Metal-Organic Framework-derived Au-ZnO Nanostructures for Ultrasensitive and Selective H₂S Gas Detection

Au-ZnO nanostructures derived from zeolitic imidazolate framework-8 (ZIF-8) were rationally designed and investigated as highly efficient chemiresistive sensors for detecting H₂S gas. The incorporation of Au nanoparticles markedly enhanced the sensing characteristics relative to pristine ZnO, delivering an extraordinary response of ~419.1 toward 10 ppm H₂S at 200 °C—nearly two orders of magnitude higher than that of bare ZnO. The optimized Au-ZnO 2 sensor demonstrated excellent selectivity against interfering gases (NO₂, NH₃, H₂, and volatile organics), fast response/recovery dynamics, and reliable detection down to 0.2 ppm, maintaining stable operation under repeated cycling. Structural and spectroscopic analyses revealed that Au nanoparticles were uniformly anchored on the porous ZnO surfaces, establishing abundant catalytic sites and Au-ZnO Schottky junctions that facilitate charge transfer and accelerate surface reactions.
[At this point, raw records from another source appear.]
==> inputs of run D <==
==> flow/design.v (excerpt) <==
module cpu(clk,reset,s,load,in,out,N,V,Z,w);
  input clk, reset, s, load;
  input [15:0] in;
  output [15:0] out;
  output N, V, Z, w;
  wire [15:0] instruction_out;
  wire loada,loadb,loads,loadc,write,asel,bsel;
  wire [2:0] status;
  wire [1:0] op, ALUop, shift, vsel;
  wire [2:0] opcode, readnum, writenum, nsel;  
  wire [15:0] sximm5, sximm8; 
  wire [15:0] mdata = 16'b0;
  wire [7:0] PC = 8'b0;
  vDFFE #(16) instruct_reg(clk, load , in, instruction_out);  
  instruct_decoder decoder(   .instruction_out(instruction_out),
			        .nsel(nsel),
				.opcode(opcode),
				.op(op),
				.ALUop(ALUop),
				.sximm5(sximm5),
				.sximm8(sximm8),
				.shift(shift),
				.readnum(readnum),
				.writenum(writenum)
  );
  FSM state_machine(    .clk(clk),
			.reset(reset),
			.s(s),
			.w(w),
			.opcode(opcode),
			.op(op),
			.nsel(nsel),
			.loada(loada),
			.loadb(loadb),
			.loadc(loadc),
			.loads(loads),
			.vsel(vsel),
			.write(write),
			.asel(asel),
			.bsel(bsel)
  );
  datapath DP(          .clk(clk),
			.readnum(readnum),
			.writenum(writenum),
			.write(write),
			.vsel(vsel),
			.loada(loada),
			.loadb(loadb),
			.loadc(loadc),
			.loads(loads),
			.shift(shift),
			.ALUop(ALUop),
			.asel(asel),
			.bsel(bsel),
			.mdata(mdata),
			.status(status),
			.C(out),
			.sximm8(sximm8),
			.sximm5(sximm5),
			.PC(PC)
  );	
  assign N = status[0];
  assign V = status[1]; 
  assign Z = status[2];  
endmodule
==> flow/config.mk <==
export PLATFORM = sky130hd
export DESIGN_NAME = cpu
export DESIGN_NICKNAME = cpu
export VERILOG_FILES = /design/flow/design.v
export SDC_FILE = /design/flow/constraint.sdc
export NUM_CORES = 4
export LEC_CHECK = 0
export ABC_AREA = 1
export CAP_MARGIN = 20
export CELL_PAD_IN_SITES_DETAIL_PLACEMENT = 1
export CELL_PAD_IN_SITES_GLOBAL_PLACEMENT = 3
export CORE_ASPECT_RATIO = 1.05
export CORE_MARGIN = 6
export CORE_UTILIZATION = 64
export CTS_CLUSTER_DIAMETER = 42
export CTS_CLUSTER_SIZE = 57
export GPL_ROUTABILITY_DRIVEN = 0
export HOLD_SLACK_MARGIN = 0.26
export MAX_ROUTING_LAYER = met5
export SLEW_MARGIN = 20
export TNS_END_PERCENT = 20
==> flow/constraint.sdc <==
create_clock -name core_clock -period 3.92 [get_ports {clk}]
set_input_delay 0.7840 -clock core_clock [delete_from_list [all_inputs] [get_ports {clk}]]
set_output_delay 0.7840 -clock core_clock [all_outputs]
set_load 0.01 [all_outputs]
run.sh (not shown) runs the stock make flow with config.mk's settings and CLKGATE_MAP_FILE=.
==> inputs of run R, as changes to run D <==
- ABC_AREA: 1 -> 0
- CAP_MARGIN: 20 -> 30
- CELL_PAD_IN_SITES_DETAIL_PLACEMENT: 1 -> 0
- CORE_ASPECT_RATIO: 1.05 -> 0.85
- CORE_MARGIN: 6 -> 8
- CTS_CLUSTER_DIAMETER: 42 -> 363
- CTS_CLUSTER_SIZE: 57 -> 100
- GPL_ROUTABILITY_DRIVEN: 0 -> not set
- GPL_TIMING_DRIVEN: not set -> 0
- HOLD_SLACK_MARGIN: 0.26 -> not set
- MAX_ROUTING_LAYER: met5 -> not set
- MIN_ROUTING_LAYER: not set -> met1
- PLACE_DENSITY_LB_ADDON: not set -> 0.29
- TNS_END_PERCENT: 20 -> not set
==> flow/constraint.sdc (replaced) <==
create_clock -name core_clock -period 9.7 [get_ports {clk}]
set_input_delay 1.9400 -clock core_clock [delete_from_list [all_inputs] [get_ports {clk}]]
set_output_delay 1.9400 -clock core_clock [all_outputs]
set_load 0.01 [all_outputs]
==> inputs of run F, as changes to run D <==
- CELL_PAD_IN_SITES_GLOBAL_PLACEMENT: 3 -> not set
- CORE_ASPECT_RATIO: 1.05 -> 0.51
- CORE_MARGIN: 6 -> 2
- CORE_UTILIZATION: 64 -> 57
- CTS_CLUSTER_DIAMETER: 42 -> not set
- HOLD_SLACK_MARGIN: 0.26 -> 0.25
- MAX_ROUTING_LAYER: met5 -> met4
==> inputs of run E, as changes to run D <==
- ABC_AREA: 1 -> 0
- CELL_PAD_IN_SITES_DETAIL_PLACEMENT: 1 -> not set
- CELL_PAD_IN_SITES_GLOBAL_PLACEMENT: 3 -> not set
- CORE_ASPECT_RATIO: 1.05 -> not set
- CORE_MARGIN: 6 -> 2
- CORE_UTILIZATION: 64 -> 70
- CTS_CLUSTER_DIAMETER: 42 -> not set
- CTS_CLUSTER_SIZE: 57 -> 31
- GPL_ROUTABILITY_DRIVEN: 0 -> not set
- HOLD_SLACK_MARGIN: 0.26 -> not set
- MAX_ROUTING_LAYER: met5 -> not set
- PLACE_DENSITY: not set -> 0.37
- SETUP_SLACK_MARGIN: not set -> -0.3
- TNS_END_PERCENT: 20 -> not set
==> flow/constraint.sdc (replaced) <==
create_clock -name core_clock -period 3.69 [get_ports {clk}]
set_input_delay 0.7380 -clock core_clock [delete_from_list [all_inputs] [get_ports {clk}]]
set_output_delay 0.7380 -clock core_clock [all_outputs]
set_load 0.01 [all_outputs]
==> summary of the runs <==
- Run F reached the layout checks and failed them: negative setup slack. Run E finished with negative setup slack left. Run R did not get past global placement without I/O, error FLW-0024. Run D aborted during global placement without I/O with GPL-0301.
- In run E the total power is larger than in run F, by 0.69%.
- Between run F and run E, the lower clock skew is in run E (gap 0.0061 ns).
- Of run E and run D, run D has the higher synthesized cell count (gap 11%, measured against run D).
- In run F the worst setup slack is worse than in run E, by 0.16 ns.
No activity file was given, so power comes from the tool's default toggle rates.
The superior sensing performance arises from the synergistic effects of Au-induced catalytic dissociation, spillover phenomena, and interfacial electronic modulation within the MOF-derived porous framework. This study provides a clear structure-performance correlation and demonstrates a scalable strategy for developing noble-metal/semiconductor hybrid gas sensors with outstanding sensitivity, selectivity, and long-term stability for practical toxic-gas monitoring applications.